In the last several years, B2B marketing has invented a lot of new strategies. Even if the ultimate goal with B2B marketing is to generate revenue, the path followed differ for each business.
Two such paths are demand generation and lead generation. We know that the difference between demand generation and lead generation can be confusing. Many B2B marketers have started using it interchangeably, but that can’t be farther than the truth. Both share some similar traits, but the way they approach things is different. This having a good understanding of both, will help you create better campaigns.
So let’s get started with the specific difference between lead generation Vs Demand generation.

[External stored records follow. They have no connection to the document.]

What follows belongs to an exercise in optimizing a design on an open flow for small area and a short achievable clock period; a production flow would make more cautious choices. In this exercise RTL edits were held to simulation tests only and were not proved equivalent to the original. Power is estimated from default activity; no workload was simulated. The clock port is modelled as an ideal driver; clocking choices that lean on that would not hold on a real chip.

Setup of before:
## data_bus
module data_bus #(
  parameter int RAM_WORDS = 64,
  parameter int DEBOUNCE  = 4
) (
  input  logic        clk,
  input  logic        reset,
  input  logic        memwrite,
  input  logic [31:0] addr,
  input  logic [31:0] writedata,
  output logic [31:0] readdata,
  input  logic [4:0]  SW,
  output logic [6:0]  gled,
  output logic [6:0]  gled2,
  output logic [6:0]  gled3,
  output logic [6:0]  gled4
);
For scale: ~4,100 cells after synthesis, roughly 2,200 flip-flops, ~130 I/O pins.
Settings: LEC_CHECK=0, CAP_MARGIN=5, CORE_MARGIN=2, CORE_UTILIZATION=50, SETUP_SLACK_MARGIN=1.8, SLEW_MARGIN=5; clock period 7.0 ns.
standard.sh (not shown) runs the stock make flow with config.mk's settings and CLKGATE_MAP_FILE= SYNTH_SCRIPT=/design/flow/synth_recipe.tcl, a recipe that flattens the netlist after the stock synthesis.
==> flow/flow/run.sh <==
#!/bin/bash
# Own flow: the standard layout (standard.sh) with these changes:
#  - synthesis reads flow/impl.v, the RTL with its address decode and load path written as
#    explicit standard cells (made by gen/make_impl.py; same registers, same function);
#  - the rest of the logic is mapped with an area-oriented ABC script (flow/abc_area.script);
#    registers, their names and cell types are as in the standard synthesis;
#  - ports are buffered with buf_4 rather than a delay cell;
#  - clock tree synthesis uses larger sink clusters of clkbuf_16 without dummy loads, and
#    timing is repaired once, after global routing, rather than also after clock tree synthesis.
# Each tool's output is kept in a log file in this folder.
set -euo pipefail
WORK=$(pwd)
export MY_WORK=$WORK
export MY_ABC_SCRIPT=$WORK/flow/abc_area.script
export CTS_ARGS="-sink_clustering_enable -repair_clock_nets -sink_clustering_size 25 -sink_clustering_max_diameter 100 -buf_list sky130_fd_sc_hd__clkbuf_16 -dont_use_dummy_load"
export BUFFER_PORTS_ARGS="-buffer_cell sky130_fd_sc_hd__buf_4"
export SKIP_CTS_REPAIR_TIMING=1
sed -e "s#SYNTH_SCRIPT=[^ ]*#SYNTH_SCRIPT=$WORK/flow/my_synth.tcl VERILOG_FILES=$WORK/flow/impl.v#" standard.sh > my_standard.sh
grep -q "my_synth.tcl" my_standard.sh
bash my_standard.sh > flow_make.log 2>&1
for f in orfs/logs/*/data_bus/base/*.log; do cp "$f" "log_$(basename "$f")"; done
test -f out/final.def
Other scripts of this flow, unchanged in this note and not shown: flow/flow/abc_area.script, flow/flow/impl.v, flow/flow/my_synth.tcl
For after, these inputs were changed with respect to before:
Settings: changing CORE_UTILIZATION from 50 to 55.
- Comparing combined buffer and inverter count along the critical path for before and after, the bigger number came from after.
- Compare before and after | non-clock buffer count lower: after
- The final total power of before and that of after are within noise of each other.
- Comparing after with before, the global-route wire length before repair came out essentially unchanged.
- From before to after the numbers moved as follows: starting DRC count in detailed routing moved down; cell area moved down.


data_bus again, from the RTL that the note above started with.
Settings: LEC_CHECK=0, CAP_MARGIN=5, CORE_MARGIN=2, CORE_UTILIZATION=55, SETUP_SLACK_MARGIN=2.5, SLEW_MARGIN=5; clock period 7.0 ns.
==> flow/flow/run.sh <==
#!/bin/bash
# Own flow: the standard layout (standard.sh) with these changes:
#  - synthesis reads flow/impl.v, the RTL with its address decode and load path written as
#    explicit standard cells (made by gen/make_impl.py; same registers, same function);
#  - the rest of the logic is mapped with an area-oriented ABC script (flow/abc_area.script);
#    registers, their names and cell types are as in the standard synthesis;
#  - ports are buffered with buf_4 rather than a delay cell;
#  - clock tree synthesis uses larger sink clusters of clkbuf_16 without dummy loads.
# Each tool's output is kept in a log file in this folder.
set -euo pipefail
WORK=$(pwd)
export MY_WORK=$WORK
export MY_ABC_SCRIPT=$WORK/flow/abc_area.script
export CTS_ARGS="-sink_clustering_enable -repair_clock_nets -sink_clustering_size 25 -sink_clustering_max_diameter 100 -buf_list sky130_fd_sc_hd__clkbuf_16 -dont_use_dummy_load"
export BUFFER_PORTS_ARGS="-buffer_cell sky130_fd_sc_hd__buf_4"
sed -e "s#SYNTH_SCRIPT=[^ ]*#SYNTH_SCRIPT=$WORK/flow/my_synth.tcl VERILOG_FILES=$WORK/flow/impl.v#" standard.sh > my_standard.sh
grep -q "my_synth.tcl" my_standard.sh
bash my_standard.sh > flow_make.log 2>&1
for f in orfs/logs/*/data_bus/base/*.log; do cp "$f" "log_$(basename "$f")"; done
test -f out/final.def
Other scripts of this flow, unchanged in this note and not shown: flow/flow/abc_area.script, flow/flow/impl.v, flow/flow/my_synth.tcl
Then changed:
--- a/flow/flow/run.sh
+++ b/flow/flow/run.sh
@@ -5,5 +5,5 @@
 #  - the rest of the logic is mapped with an area-oriented ABC script (flow/abc_area.script);
 #    registers, their names and cell types are as in the standard synthesis;
-#  - ports are buffered with buf_4 rather than a delay cell;
+#  - ports are buffered with buf_2 rather than a delay cell;
 #  - clock tree synthesis uses larger sink clusters of clkbuf_16 without dummy loads.
 # Each tool's output is kept in a log file in this folder.
@@ -12,6 +12,6 @@
 export MY_WORK=$WORK
 export MY_ABC_SCRIPT=$WORK/flow/abc_area.script
-export CTS_ARGS="-sink_clustering_enable -repair_clock_nets -sink_clustering_size 25 -sink_clustering_max_diameter 100 -buf_list sky130_fd_sc_hd__clkbuf_16 -dont_use_dummy_load"
-export BUFFER_PORTS_ARGS="-buffer_cell sky130_fd_sc_hd__buf_4"
+export CTS_ARGS="-sink_clustering_enable -repair_clock_nets -sink_clustering_size 30 -sink_clustering_max_diameter 120 -buf_list sky130_fd_sc_hd__clkbuf_16 -dont_use_dummy_load"
+export BUFFER_PORTS_ARGS="-buffer_cell sky130_fd_sc_hd__buf_2"
 sed -e "s#SYNTH_SCRIPT=[^ ]*#SYNTH_SCRIPT=$WORK/flow/my_synth.tcl VERILOG_FILES=$WORK/flow/impl.v#" standard.sh > my_standard.sh
 grep -q "my_synth.tcl" my_standard.sh
With this change the flow completed and failed the layout checks on max-capacitance violations, max-slew violations.
Die area stays the same.
Design area came out lower slightly.
Synthesized cell count is unchanged.
Worst hold slack gains 18 ps.
Global-route usage fell by 0.11 points.
Total power falls by a few percent.

==> what the ideal ports hide <==
Ports are ideal in the flow. The routed layouts listed here were re-timed in OpenROAD. Step 1 sets driving cells, clkbuf_16 on the clock port and buf_2 on the other inputs (assumed; they add their load-dependent delay and slew). Step 2 adds t to the input delays and takes it off the output delays; t is the mean of the earliest and latest rising clock arrival at the registers after step 1. Input paths then give back, and output paths get back, about the clock's delay inside the block. Slacks: ideal ports / drivers / drivers and shift; pairs: ideal ports / drivers.
run	t (ns)	slack for setup (ns)	worst setup path after step 2	worst register clock-pin slew, ns	pins driven straight from the clock port
before	0.793	1.610 / 1.437 / 1.437	input to output	0.11 / 0.11	1
after	0.803	1.693 / 1.470 / 1.456	input to register	0.11 / 0.11	1
the first run of note 2	0.805	1.793 / 1.520 / 1.520	input to output	0.11 / 0.11	1
the second run of note 2	0.808	1.682 / 1.539 / 1.539	input to output	0.12 / 0.12	1
The setup slack of the first run of note 2, which loses most, moves by -0.273 ns with the drivers and by -0.273 ns with both steps.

But before we get into that, let’s define what is demand generation and lead generation.
What is Demand Generation?
Demand generation marketing is all about creating a demand for your product and services in the market. It expands your audience, creates buzz, and drives traffic to convert to your website.
You may confuse demand generation with branding, but it’s different. With demand generation, you use data-driven strategies to create awareness.
What is Lead Generation?
Lead generation is all about converting your audience into prospects who might be interested in your product and services.
Lead generation is the result of your good demand generation campaigns.
There are literally hundreds of different ways to convert your leads into customers. The actual ideas you implement depend on your needs and the type of business you are in.
What’s the Difference Between Lead Generation and Demand Generation?
Lead generation is the subset of demand generation. Demand generation grows awareness about your business, brings in a new audience. Lead generation captures this attention to turn the audience into leads or prospects.
Examples of Demand Generation
There are various types of demand generation campaigns that your B2B marketing can run, but the end goal is to reach a maximum audience and familiarize the right people.
With data at your disposal, you can run targeted demand generation campaigns.
1) Brand Awareness Campaigns
First, you need a potential audience for your business. If there are other players in the market your business should be able to stand out from the crowd. Brand awareness is about creating a positive image of your brand in the market.
People need to associate the solution you sell with the problem they face in their everyday life.
2) May Customer Personas to the Buyer’s Journey
Internet is a multi-platform space. Meaning, customers can connect with you via different marketing channels. If you want to boost conversions, you need to map out the exact path customers take while approaching your product.
This way you can understand their unique pain points at each stage of the buyer’s journey and address them accordingly.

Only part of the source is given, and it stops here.